Very low frequency signals and whistler-mode amplification in the magnetosphere and limit-cycle behavior in the CEBAF infrared free electron laser

Abstract

Very low frequency (VLF) electromagnetic wave injections experiments were conducted on 23-24 January 1988 from a 42-km horizontal dipole antenna located at Siple Station, Antarctica. The experiment consisted of a diagnostic format transmitted for one minutes every five minutes for a 10-hour period between 1700 UT and 0300 UT. These signals were received and recorded at the conjugate magnetic field point at Lake Mistissini, Canada. A detailed analysis of this data clearly demonstrates hot plasma effects such as saturated power levels, exponential growth rates, sideband formation and triggered emissions due to wave-particle interactions. These hot plasma effects remain constant over a time scale of 30 seconds but show large variations over a time scale of 5 minutes. These VLF signals were used to simulate "whistler waves" which occur naturally and are amplified by energetic electrons spiraling around magnetic field lines near the geomagnetic equator. Navy VLF communications are strongly affected by the presence of whistler waves. The electron and whistler wave interaction can be described by a theoretical model which is very similar to that used for free electron lasers (FEL). Using computer simulation most of the hot plasma effects seen in the Siple Station data can be modeled and compared to free electron characteristics such as saturation, electron trapping, tapering, and sensitivity to energy distributions.
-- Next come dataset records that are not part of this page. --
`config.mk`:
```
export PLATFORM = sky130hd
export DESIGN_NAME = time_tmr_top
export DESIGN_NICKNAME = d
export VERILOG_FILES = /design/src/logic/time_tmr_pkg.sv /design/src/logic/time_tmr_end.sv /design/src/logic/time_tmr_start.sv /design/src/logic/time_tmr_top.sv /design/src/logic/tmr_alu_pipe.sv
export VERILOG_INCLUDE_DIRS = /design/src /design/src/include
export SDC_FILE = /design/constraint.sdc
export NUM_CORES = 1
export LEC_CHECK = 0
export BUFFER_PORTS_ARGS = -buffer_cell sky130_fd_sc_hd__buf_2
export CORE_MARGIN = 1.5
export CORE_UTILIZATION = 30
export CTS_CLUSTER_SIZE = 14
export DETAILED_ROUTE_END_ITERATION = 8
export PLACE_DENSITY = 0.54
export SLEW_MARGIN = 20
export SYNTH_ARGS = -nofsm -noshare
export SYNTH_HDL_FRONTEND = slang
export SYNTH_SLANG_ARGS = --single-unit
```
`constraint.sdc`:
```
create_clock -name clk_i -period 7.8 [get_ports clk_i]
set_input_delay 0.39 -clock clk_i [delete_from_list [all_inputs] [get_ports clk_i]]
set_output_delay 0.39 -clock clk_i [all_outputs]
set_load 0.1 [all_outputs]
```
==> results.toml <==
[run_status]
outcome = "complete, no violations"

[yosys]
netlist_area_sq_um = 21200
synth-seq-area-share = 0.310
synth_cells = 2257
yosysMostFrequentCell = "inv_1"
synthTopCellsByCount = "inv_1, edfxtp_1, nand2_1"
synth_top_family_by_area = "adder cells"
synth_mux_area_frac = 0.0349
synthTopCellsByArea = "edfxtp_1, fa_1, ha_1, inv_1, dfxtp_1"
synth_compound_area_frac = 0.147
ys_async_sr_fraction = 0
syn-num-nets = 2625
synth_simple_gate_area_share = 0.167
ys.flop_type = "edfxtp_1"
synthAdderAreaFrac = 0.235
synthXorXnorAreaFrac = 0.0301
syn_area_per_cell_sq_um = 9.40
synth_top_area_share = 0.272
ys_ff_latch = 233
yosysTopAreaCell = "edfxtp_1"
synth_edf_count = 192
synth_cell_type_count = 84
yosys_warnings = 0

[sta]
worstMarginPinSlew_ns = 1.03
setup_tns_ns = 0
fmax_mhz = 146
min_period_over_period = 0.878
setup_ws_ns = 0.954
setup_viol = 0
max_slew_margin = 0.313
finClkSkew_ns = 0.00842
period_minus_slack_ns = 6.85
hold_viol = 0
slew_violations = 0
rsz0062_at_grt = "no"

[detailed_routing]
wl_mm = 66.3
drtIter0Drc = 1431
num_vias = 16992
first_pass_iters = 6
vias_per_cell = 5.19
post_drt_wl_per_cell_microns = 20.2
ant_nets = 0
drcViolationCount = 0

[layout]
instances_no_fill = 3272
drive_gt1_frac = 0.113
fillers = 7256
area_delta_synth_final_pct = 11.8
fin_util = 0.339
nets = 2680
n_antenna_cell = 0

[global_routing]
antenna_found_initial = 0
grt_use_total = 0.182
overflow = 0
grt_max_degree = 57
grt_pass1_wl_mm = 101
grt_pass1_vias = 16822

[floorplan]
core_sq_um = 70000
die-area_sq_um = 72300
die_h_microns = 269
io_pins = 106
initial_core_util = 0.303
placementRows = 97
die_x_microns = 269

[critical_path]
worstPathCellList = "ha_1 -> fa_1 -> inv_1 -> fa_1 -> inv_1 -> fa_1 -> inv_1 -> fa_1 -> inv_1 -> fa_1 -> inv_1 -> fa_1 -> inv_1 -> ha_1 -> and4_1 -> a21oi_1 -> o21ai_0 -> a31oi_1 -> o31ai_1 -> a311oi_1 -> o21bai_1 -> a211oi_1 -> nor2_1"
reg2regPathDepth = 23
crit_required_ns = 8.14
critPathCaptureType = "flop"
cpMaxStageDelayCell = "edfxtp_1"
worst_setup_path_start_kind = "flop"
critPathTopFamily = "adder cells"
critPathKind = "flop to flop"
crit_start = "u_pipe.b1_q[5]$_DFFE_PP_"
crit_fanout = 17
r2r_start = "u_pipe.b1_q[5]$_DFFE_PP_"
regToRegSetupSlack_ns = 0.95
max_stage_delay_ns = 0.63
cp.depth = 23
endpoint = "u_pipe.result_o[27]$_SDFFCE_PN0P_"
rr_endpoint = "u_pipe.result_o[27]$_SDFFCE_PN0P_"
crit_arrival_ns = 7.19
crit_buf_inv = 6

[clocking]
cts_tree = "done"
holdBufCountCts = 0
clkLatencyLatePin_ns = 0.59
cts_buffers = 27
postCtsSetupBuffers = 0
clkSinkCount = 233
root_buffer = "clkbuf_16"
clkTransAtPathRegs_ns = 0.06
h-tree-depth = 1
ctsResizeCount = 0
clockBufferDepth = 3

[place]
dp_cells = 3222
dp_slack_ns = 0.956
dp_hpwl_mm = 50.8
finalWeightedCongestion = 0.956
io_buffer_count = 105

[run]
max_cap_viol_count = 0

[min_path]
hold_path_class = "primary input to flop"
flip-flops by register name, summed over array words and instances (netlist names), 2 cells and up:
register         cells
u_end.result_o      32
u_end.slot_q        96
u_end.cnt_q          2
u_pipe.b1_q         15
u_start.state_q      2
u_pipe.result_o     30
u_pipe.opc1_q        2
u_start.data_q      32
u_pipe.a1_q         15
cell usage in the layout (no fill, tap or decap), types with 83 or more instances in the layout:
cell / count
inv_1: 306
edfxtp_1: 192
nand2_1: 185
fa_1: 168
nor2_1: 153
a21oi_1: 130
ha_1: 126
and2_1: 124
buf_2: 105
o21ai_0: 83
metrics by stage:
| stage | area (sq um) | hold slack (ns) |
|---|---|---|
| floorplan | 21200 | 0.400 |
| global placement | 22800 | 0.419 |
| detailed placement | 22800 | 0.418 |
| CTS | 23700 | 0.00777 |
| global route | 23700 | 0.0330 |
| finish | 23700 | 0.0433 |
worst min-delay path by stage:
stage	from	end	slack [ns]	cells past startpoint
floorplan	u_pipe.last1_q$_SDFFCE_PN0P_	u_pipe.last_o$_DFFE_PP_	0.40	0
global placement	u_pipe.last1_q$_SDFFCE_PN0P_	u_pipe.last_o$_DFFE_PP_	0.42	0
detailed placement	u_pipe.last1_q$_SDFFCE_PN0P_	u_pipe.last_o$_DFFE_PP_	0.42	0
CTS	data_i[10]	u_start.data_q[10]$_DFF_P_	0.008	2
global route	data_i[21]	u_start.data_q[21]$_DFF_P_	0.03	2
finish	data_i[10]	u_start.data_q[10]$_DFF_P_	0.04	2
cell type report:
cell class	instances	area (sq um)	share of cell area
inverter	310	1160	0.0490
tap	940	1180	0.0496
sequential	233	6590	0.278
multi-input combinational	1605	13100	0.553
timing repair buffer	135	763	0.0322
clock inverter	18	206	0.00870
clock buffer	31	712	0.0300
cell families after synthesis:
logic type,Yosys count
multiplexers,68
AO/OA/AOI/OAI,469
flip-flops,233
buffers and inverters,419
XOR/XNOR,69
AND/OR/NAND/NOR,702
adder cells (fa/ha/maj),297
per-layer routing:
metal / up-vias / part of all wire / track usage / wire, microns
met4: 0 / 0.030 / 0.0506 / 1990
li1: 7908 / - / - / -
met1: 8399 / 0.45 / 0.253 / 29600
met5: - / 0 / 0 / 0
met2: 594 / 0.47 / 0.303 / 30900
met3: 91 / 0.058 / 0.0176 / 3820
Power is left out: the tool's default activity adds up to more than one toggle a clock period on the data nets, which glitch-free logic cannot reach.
<file path="config.mk">
export PLATFORM = sky130hd
export DESIGN_NAME = rx_intf
export DESIGN_NICKNAME = d
export VERILOG_FILES = /design/src/rtl/rx_intf_pkg.sv /design/src/rtl/rx_intf.sv /design/src/rtl/rx_iq_combiner.sv /design/src/rtl/rx_intf_wb_regs.sv /design/src/rtl/rx_intf_s_axis.sv /design/src/rtl/rx_sync_fifo.sv
export VERILOG_INCLUDE_DIRS = /design/src /design/src/rtl
export SDC_FILE = /design/constraint.sdc
export NUM_CORES = 2
export LEC_CHECK = 0
export ABC_AREA = 1
export BUFFER_PORTS_ARGS = -buffer_cell sky130_fd_sc_hd__buf_2
export CORE_ASPECT_RATIO = 1.25
export CORE_MARGIN = 4
export CORE_UTILIZATION = 62
export DETAILED_ROUTE_END_ITERATION = 8
export PLACE_DENSITY = 0.76
export SLEW_MARGIN = 15
export SYNTH_ARGS = -nofsm -noshare
export SYNTH_HDL_FRONTEND = slang
export SYNTH_SLANG_ARGS = --single-unit
</file>
<file path="constraint.sdc">
create_clock -name S_AXIS_ACLK -period 7.94 [get_ports S_AXIS_ACLK]
set_clock_uncertainty 0.05 [all_clocks]
set_input_delay 0.397 -clock S_AXIS_ACLK [delete_from_list [all_inputs] [get_ports S_AXIS_ACLK]]
set_output_delay 0.397 -clock S_AXIS_ACLK [all_outputs]
set_load 0.05 [all_outputs]
</file>
<file path="src/rtl/rx_intf_params.svh">
/* Stream width, FIFO depth, count width and Wishbone register addresses. */

`ifndef RX_INTF_PARAMS_SVH
`define RX_INTF_PARAMS_SVH

// One AXI-Stream beat carries two complex samples.
`define RX_DATA_W 64

// Words per antenna FIFO.
`define RX_FIFO_DEPTH 16

// Width of the symbol count and of the FIFO occupancy.
`define RX_CNT_W 14

// Wishbone word addresses.
`define RX_REG_CTRL      4'd0
`define RX_REG_NUM_SYM   4'd1
`define RX_REG_DELIVERED 4'd2

`endif
</file>
<file path="src/rtl/rx_intf_pkg.sv">
/* Sample, lane and stream word types shared by the receive path. */

`include "rx_intf_params.svh"

package rx_intf_pkg;

	// One real or imaginary part.
	localparam int LANE_W = 16;

	// 16-bit lanes per stream word.
	localparam int LANES = `RX_DATA_W / LANE_W;

	typedef logic signed [LANE_W-1:0] lane_t;

	// I in the low half, Q in the high half.
	typedef logic [2*LANE_W-1:0] iq_sample_t;

	// Sample 0 sits in the low 32 bits.
	typedef iq_sample_t [`RX_DATA_W/(2*LANE_W)-1:0] rx_word_t;

endpackage

</file>
<file path="src/rtl/rx_intf.sv">
/* Receive interface top: two AXI-Stream slaves, their FIFOs, the combiner and registers. */

`timescale 1ns/1ps

`include "rx_intf_params.svh"

module rx_intf
(
	input  logic                    S_AXIS_ACLK,
	input  logic                    S_AXIS_ARESETN,
	input  rx_intf_pkg::rx_word_t   s0_tdata,
	input  logic [`RX_DATA_W/8-1:0] s0_tstrb,
	input  logic                    s0_tlast,
	input  logic                    s0_tvalid,
	output logic                    s0_tready,
	input  rx_intf_pkg::rx_word_t   s1_tdata,
	input  logic [`RX_DATA_W/8-1:0] s1_tstrb,
	input  logic                    s1_tlast,
	input  logic                    s1_tvalid,
	output logic                    s1_tready,
	output rx_intf_pkg::rx_word_t   data_to_acc,
	output logic                    emptyn_to_acc,
	input  logic                    acc_ask_data,
	input  logic                    wb_cyc,
	input  logic                    wb_stb,
	input  logic                    wb_we,
	input  logic [3:0]              wb_adr,
	input  logic [31:0]             wb_dat_w,
	output logic [31:0]             wb_dat_r,
	output logic                    wb_ack
);
	logic                  endless_mode;
	logic [`RX_CNT_W-1:0]  num_dma_symbol;
	logic                  word_taken;

	logic                  fifo0_wren;
	logic                  fifo1_wren;
	rx_intf_pkg::rx_word_t fifo0_din;
	rx_intf_pkg::rx_word_t fifo1_din;
	rx_intf_pkg::rx_word_t fifo0_dout;
	rx_intf_pkg::rx_word_t fifo1_dout;
	logic                  fifo0_rd_en;
	logic                  fifo1_rd_en;
	logic                  fifo0_empty;
	logic                  fifo1_empty;
	logic                  fifo0_full;
	logic                  fifo1_full;

	rx_intf_wb_regs i_wb_regs (
		.S_AXIS_ACLK, .S_AXIS_ARESETN,
		.wb_cyc, .wb_stb, .wb_we, .wb_adr, .wb_dat_w, .word_taken,
		.wb_dat_r, .wb_ack, .endless_mode, .num_dma_symbol
	);

	// Both antennas share one burst configuration.
	rx_intf_s_axis i_s_axis0 (
		.S_AXIS_ACLK, .S_AXIS_ARESETN, .endless_mode, .num_dma_symbol,
		.tdata(s0_tdata), .tstrb(s0_tstrb), .tlast(s0_tlast), .tvalid(s0_tvalid),
		.fifo_full(fifo0_full), .tready(s0_tready),
		.fifo_wren(fifo0_wren), .fifo_din(fifo0_din)
	);

	rx_intf_s_axis i_s_axis1 (
		.S_AXIS_ACLK, .S_AXIS_ARESETN, .endless_mode, .num_dma_symbol,
		.tdata(s1_tdata), .tstrb(s1_tstrb), .tlast(s1_tlast), .tvalid(s1_tvalid),
		.fifo_full(fifo1_full), .tready(s1_tready),
		.fifo_wren(fifo1_wren), .fifo_din(fifo1_din)
	);

	rx_sync_fifo #(.DEPTH(`RX_FIFO_DEPTH), .WIDTH(`RX_DATA_W)) i_fifo0 (
		.S_AXIS_ACLK, .S_AXIS_ARESETN,
		.wr_en(fifo0_wren), .din(fifo0_din), .rd_en(fifo0_rd_en),
		.dout(fifo0_dout), .empty(fifo0_empty), .full(fifo0_full), .data_count()
	);

	rx_sync_fifo #(.DEPTH(`RX_FIFO_DEPTH), .WIDTH(`RX_DATA_W)) i_fifo1 (
		.S_AXIS_ACLK, .S_AXIS_ARESETN,
		.wr_en(fifo1_wren), .din(fifo1_din), .rd_en(fifo1_rd_en),
		.dout(fifo1_dout), .empty(fifo1_empty), .full(fifo1_full), .data_count()
	);

	rx_iq_combiner i_combiner (
		.S_AXIS_ACLK, .S_AXIS_ARESETN,
		.a0_dout(fifo0_dout), .a0_empty(fifo0_empty),
		.a1_dout(fifo1_dout), .a1_empty(fifo1_empty),
		.acc_ask_data, .a0_rd_en(fifo0_rd_en), .a1_rd_en(fifo1_rd_en),
		.data_to_acc, .emptyn_to_acc, .word_taken
	);

endmodule

</file>
<file path="src/rtl/rx_iq_combiner.sv">
/* Two-antenna lockstep pop, lane-wise average and output register. */

`timescale 1ns/1ps

`include "rx_intf_params.svh"

module rx_iq_combiner
(
	input  logic                  S_AXIS_ACLK,
	input  logic                  S_AXIS_ARESETN,
	input  rx_intf_pkg::rx_word_t a0_dout,
	input  logic                  a0_empty,
	input  rx_intf_pkg::rx_word_t a1_dout,
	input  logic                  a1_empty,
	input  logic                  acc_ask_data,
	output logic                  a0_rd_en,
	output logic                  a1_rd_en,
	output rx_intf_pkg::rx_word_t data_to_acc,
	output logic                  emptyn_to_acc,
	output logic                  word_taken
);
	logic [`RX_DATA_W-1:0] a0_flat;
	logic [`RX_DATA_W-1:0] a1_flat;
	logic [`RX_DATA_W-1:0] avg_word;
	logic                  out_valid;
	logic                  drain;
	logic                  load;

	assign a0_flat = a0_dout;
	assign a1_flat = a1_dout;

	// floor((a+b)/2) on a 17-bit sum never overflows.
	for (genvar l = 0; l < rx_intf_pkg::LANES; l++)
	begin : g_lane
		rx_intf_pkg::lane_t a;
		rx_intf_pkg::lane_t b;
		logic signed [rx_intf_pkg::LANE_W:0] sum;

		assign a   = a0_flat[l*rx_intf_pkg::LANE_W +: rx_intf_pkg::LANE_W];
		assign b   = a1_flat[l*rx_intf_pkg::LANE_W +: rx_intf_pkg::LANE_W];
		assign sum = a + b;
		assign avg_word[l*rx_intf_pkg::LANE_W +: rx_intf_pkg::LANE_W] =
			rx_intf_pkg::LANE_W'(sum >>> 1);
	end

	assign drain = out_valid && acc_ask_data;

	// Refill in the same cycle the accelerator drains.
	assign load     = !a0_empty && !a1_empty && (!out_valid || drain);
	assign a0_rd_en = load;
	assign a1_rd_en = load;

	always_ff @(posedge S_AXIS_ACLK)
	begin
		if (!S_AXIS_ARESETN)
			out_valid <= 1'b0;
		else if (load)
			out_valid <= 1'b1;
		else if (drain)
			out_valid <= 1'b0;
	end

	always_ff @(posedge S_AXIS_ACLK)
	begin
		if (load)
			data_to_acc <= avg_word;
	end

	assign emptyn_to_acc = out_valid;
	assign word_taken    = drain;

endmodule

</file>
<file path="src/rtl/rx_intf_wb_regs.sv">
/* Wishbone classic register file: control, symbol count and delivered-word counter. */

`timescale 1ns/1ps

`include "rx_intf_params.svh"

module rx_intf_wb_regs
(
	input  logic                 S_AXIS_ACLK,
	input  logic                 S_AXIS_ARESETN,
	input  logic                 wb_cyc,
	input  logic                 wb_stb,
	input  logic                 wb_we,
	input  logic [3:0]           wb_adr,
	input  logic [31:0]          wb_dat_w,
	input  logic                 word_taken,
	output logic [31:0]          wb_dat_r,
	output logic                 wb_ack,
	output logic                 endless_mode,
	output logic [`RX_CNT_W-1:0] num_dma_symbol
);
	logic        req;
	logic        access;
	logic [31:0] delivered;
	logic [31:0] rd_mux;

	assign req = wb_cyc && wb_stb;

	// Ack is a single pulse, then low for a cycle.
	assign access = req && !wb_ack;

	always_comb
	begin
		case (wb_adr)
			`RX_REG_CTRL:      rd_mux = {31'b0, endless_mode};
			`RX_REG_NUM_SYM:   rd_mux = {{(32 - `RX_CNT_W){1'b0}}, num_dma_symbol};
			`RX_REG_DELIVERED: rd_mux = delivered;
			default:           rd_mux = '0;
		endcase
	end

	always_ff @(posedge S_AXIS_ACLK)
	begin
		if (!S_AXIS_ARESETN)
		begin
			wb_ack         <= 1'b0;
			endless_mode   <= 1'b0;
			num_dma_symbol <= '0;
		end
		else
		begin
			wb_ack <= access;
			if (access && wb_we && wb_adr == `RX_REG_CTRL)
				endless_mode <= wb_dat_w[0];
			if (access && wb_we && wb_adr == `RX_REG_NUM_SYM)
				num_dma_symbol <= wb_dat_w[`RX_CNT_W-1:0];
		end
	end

	// Any write clears the counter, and wins over a word taken that cycle.
	always_ff @(posedge S_AXIS_ACLK)
	begin
		if (!S_AXIS_ARESETN)
			delivered <= '0;
		else if (access && wb_we && wb_adr == `RX_REG_DELIVERED)
			delivered <= '0;
		else if (word_taken)
			delivered <= delivered + 1'b1;
	end

	always_ff @(posedge S_AXIS_ACLK)
	begin
		if (access)
			wb_dat_r <= rd_mux;
	end

endmodule

</file>
<file path="src/rtl/rx_intf_s_axis.sv">
/* AXI-Stream slave burst controller feeding one antenna FIFO. */

`timescale 1ns/1ps

`include "rx_intf_params.svh"

module rx_intf_s_axis
(
	input  logic                       S_AXIS_ACLK,
	input  logic                       S_AXIS_ARESETN,
	input  logic                       endless_mode,
	input  logic [`RX_CNT_W-1:0]       num_dma_symbol,
	input  rx_intf_pkg::rx_word_t      tdata,
	input  logic [`RX_DATA_W/8-1:0]    tstrb,
	input  logic                       tlast,
	input  logic                       tvalid,
	input  logic                       fifo_full,
	output logic                       tready,
	output logic                       fifo_wren,
	output rx_intf_pkg::rx_word_t      fifo_din
);
	localparam logic IDLE  = 1'b0;
	localparam logic WRITE = 1'b1;

	logic                 state;
	logic [`RX_CNT_W-1:0] beat_cnt;
	logic [`RX_CNT_W-1:0] beat_cnt_inc;
	logic                 at_limit;
	logic                 last_counted;
	logic                 burst_done;

	assign beat_cnt_inc = beat_cnt + 1'b1;
	assign at_limit     = !endless_mode && (beat_cnt == num_dma_symbol);
	assign last_counted = !endless_mode && (beat_cnt_inc == num_dma_symbol);

	// A full FIFO holds off the master in the same cycle.
	assign tready    = (state == WRITE) && !at_limit && !fifo_full;
	assign fifo_wren = tvalid && tready;

	// Byte strobes are ignored and every beat is stored whole.
	assign fifo_din = tdata;

	// Limit already reached covers a zero or lowered symbol count.
	assign burst_done = at_limit || (fifo_wren && (tlast || last_counted));

	always_ff @(posedge S_AXIS_ACLK)
	begin
		if (!S_AXIS_ARESETN)
		begin
			state    <= IDLE;
			beat_cnt <= '0;
		end
		else if (state == IDLE)
		begin
			beat_cnt <= '0;
			if (tvalid)
				state <= WRITE;
		end
		else if (burst_done)
		begin
			state    <= IDLE;
			beat_cnt <= '0;
		end
		else if (fifo_wren)
			beat_cnt <= beat_cnt_inc;
	end

endmodule

</file>
<file path="src/rtl/rx_sync_fifo.sv">
/* Single-clock first-word-fall-through FIFO with occupancy count. */

`timescale 1ns/1ps

`include "rx_intf_params.svh"

module rx_sync_fifo #(
	parameter integer DEPTH = `RX_FIFO_DEPTH,
	parameter integer WIDTH = `RX_DATA_W
)
(
	input  logic                 S_AXIS_ACLK,
	input  logic                 S_AXIS_ARESETN,
	input  logic                 wr_en,
	input  logic [WIDTH-1:0]     din,
	input  logic                 rd_en,
	output logic [WIDTH-1:0]     dout,
	output logic                 empty,
	output logic                 full,
	output logic [`RX_CNT_W-1:0] data_count
);
	localparam integer PTR_W = (DEPTH > 1) ? $clog2(DEPTH) : 1;

	logic [WIDTH-1:0]     mem [DEPTH];
	logic [PTR_W-1:0]     wr_ptr;
	logic [PTR_W-1:0]     rd_ptr;
	logic [`RX_CNT_W-1:0] count;

	function automatic logic [PTR_W-1:0] ptr_next(input logic [PTR_W-1:0] ptr);
		ptr_next = (ptr == PTR_W'(DEPTH - 1)) ? '0 : ptr + 1'b1;
	endfunction

	always_ff @(posedge S_AXIS_ACLK)
	begin
		if (wr_en)
			mem[wr_ptr] <= din;
	end

	always_ff @(posedge S_AXIS_ACLK)
	begin
		if (!S_AXIS_ARESETN)
		begin
			wr_ptr <= '0;
			rd_ptr <= '0;
			count  <= '0;
		end
		else
		begin
			if (wr_en)
				wr_ptr <= ptr_next(wr_ptr);
			if (rd_en)
				rd_ptr <= ptr_next(rd_ptr);
			case ({wr_en, rd_en})
				2'b10:   count <= count + 1'b1;
				2'b01:   count <= count - 1'b1;
				default: count <= count;
			endcase
		end
	end

	// Head word is visible as soon as it is written.
	assign dout       = mem[rd_ptr];
	assign empty      = (count == '0);
	assign full       = (count == `RX_CNT_W'(DEPTH));
	assign data_count = count;

endmodule

</file>
## Word-level counts from Yosys, hierarchy flattened

Memory sizes are Yosys's and may differ from the RTL's. A register that Yosys moved wholly into a read port is not among the register bits.
Index checks and enable logic that the tools add are counted.

- Word-level logic and storage cells: 121
- Memories kept: 2
- Output and inout port bits: 100
- Bits in writable memories: 2048
- Bits in registers: 219
- Input port bits: 190

- Reduce and logical (&&, ||, !) cells: 44
- Muxes and demuxes: 23
- Eq/ne operators: 16
- Bitwise gates (word level): 3
- Add/subtract/negate cells: 15

Memory list:

| name | depth | bits a word | rd ports | clocked after memory_dff | write ports | line | text |
|---|---|---|---|---|---|---|---|
| i_fifo0.mem | 16 | 64 | 1 | 1 | 1 | rx_sync_fifo.sv:24 | `logic [WIDTH-1:0] mem [DEPTH];` |
| i_fifo1.mem | 16 | 64 | 1 | 1 | 1 | rx_sync_fifo.sv:24 |  |

Operators by type and width:

| kind | number |
|---|---|
| one-hot mux 32 bit (3 select lines) | 1 |
| adder 16 x 16 -> 17 bit | 4 |
| adder 14 x 1 -> 14 bit, second input constant | 4 |
| equality test 14 bit | 4 |
| one-hot mux 14 bit (2 select lines) | 2 |
| adder 32 x 1 -> 32 bit, second input constant | 1 |
| 2-to-1 mux 4 bit | 8 |
| equality test 14 x 5 -> 1 bit, second input constant | 2 |
| zero test 14 bit | 2 |
| subtractor 14 x 1 -> 14 bit, second input constant | 2 |
| logical AND 1 bit | 21 |
| adder 4 x 1 -> 4 bit, second input constant | 4 |
| equality test 4 bit, second input constant | 4 |
| 2-to-1 mux 1 bit | 12 |
| zero test 1 bit | 9 |
| nonzero test 2 bit | 3 |
| OR reduction 3 bit | 2 |
| logical OR 1 bit | 5 |
| equality test 2 x 1 -> 1 bit, second input constant | 2 |
| equality test 2 bit, second input constant | 2 |
| equality test 4 x 1 -> 1 bit, second input constant | 1 |
| equality test 4 x 2 -> 1 bit, second input constant | 1 |
| zero test 4 bit | 1 |
| NOT 1 bit | 3 |
| OR reduction 2 bit | 1 |

## Longest topological paths before layout

- Depth in word-level cells: 10
- Gate-level depth with buffers: 21

## By module

A second synthesis with hierarchy kept.

- Cells, all modules: 7922
- Area, all modules: 98495.7 um^2

Modules (own cells, without submodules):

| module | area each (um^2) | times used | seq. area each (um^2) | cells an instance |
|---|---|---|---|---|
| rx_sync_fifo at i_fifo0 | 42663.4 | 1 | 31270.0 | 3020 |
| rx_sync_fifo at i_fifo1 | 42653.4 | 1 | 31270.0 | 3020 |
| rx_iq_combiner | 5860.6 | 1 | 1941.9 | 860 |
| rx_intf_s_axis | 1838.0 | 2 | 300.3 | 287 |
| rx_intf_wb_regs | 3642.2 | 1 | 1921.8 | 448 |

## Worst setup path before layout

OpenSTA, ideal clock, no wires.

- Kind: reg2reg
- From: register i_wb_regs.num_dma_symbol[1]
- To: memory i_fifo0.mem[7][0] (netlist name), enable pin
- Path slack: 1.709 ns
- Path buffers: 1
- Arrival: 5.616 ns
- Clock period less this slack: 6.231 ns
- Cell stages (with the launch flop): 10
- Cells stage by stage: dfxtp_1 -> clkinv_1 -> o22ai_1 -> nor2_1 -> nand2_1 -> nor2_1 -> nand2_1 -> nand4_2 -> buf_2 -> nor3_1

- Longest elaborated chain between the ends: 8

Ends and longest elaborated chain:

| item | line | text |
|---|---|---|
| start: declaration | rx_intf_wb_regs.sv:20 | `` output logic [`RX_CNT_W-1:0] num_dma_symbol `` |
| start signal: assignment | rx_intf_wb_regs.sv:56 | `` num_dma_symbol <= wb_dat_w[`RX_CNT_W-1:0]; `` |
| equality test 14 bit | rx_intf_s_axis.sv:33 | `assign at_limit = !endless_mode && (beat_cnt == num_dma_symbol);` |
| logical AND 1 bit | rx_intf_s_axis.sv:33 |  |
| zero test 1 bit | rx_intf_s_axis.sv:37 | `assign tready = (state == WRITE) && !at_limit && !fifo_full;` |
| logical AND 1 bit (2 in a row) | rx_intf_s_axis.sv:37 |  |
| logical AND 1 bit | rx_intf_s_axis.sv:38 | `assign fifo_wren = tvalid && tready;` |
| 2-to-1 mux 1 bit | rx_sync_fifo.sv:35 | `if (wr_en)` |
| 2-to-1 mux 1 bit (implied by the code) | rx_sync_fifo.sv:36 | `mem[wr_ptr] <= din;` |
| end: declaration | rx_sync_fifo.sv:24 |  |

No other way between the ends.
Two dimensional computer simulations in coordinates z and t have predicted that the CEBAF Infrared (IR) FEL can observe limit-cycle behavior when operating within its design parameters. The IR FEL is driven by a high quality electron beam with a micropulse length comparable to the slippage distance. At moderate values of the desynchronism, the optical power will oscillate periodically over several hundred passes through the resonator. The limit-cycle power oscillations are caused by "marching subpulses" that grow at the trailing edge of the optical pulse through a super-radiant process, and pass through the main optical envelope.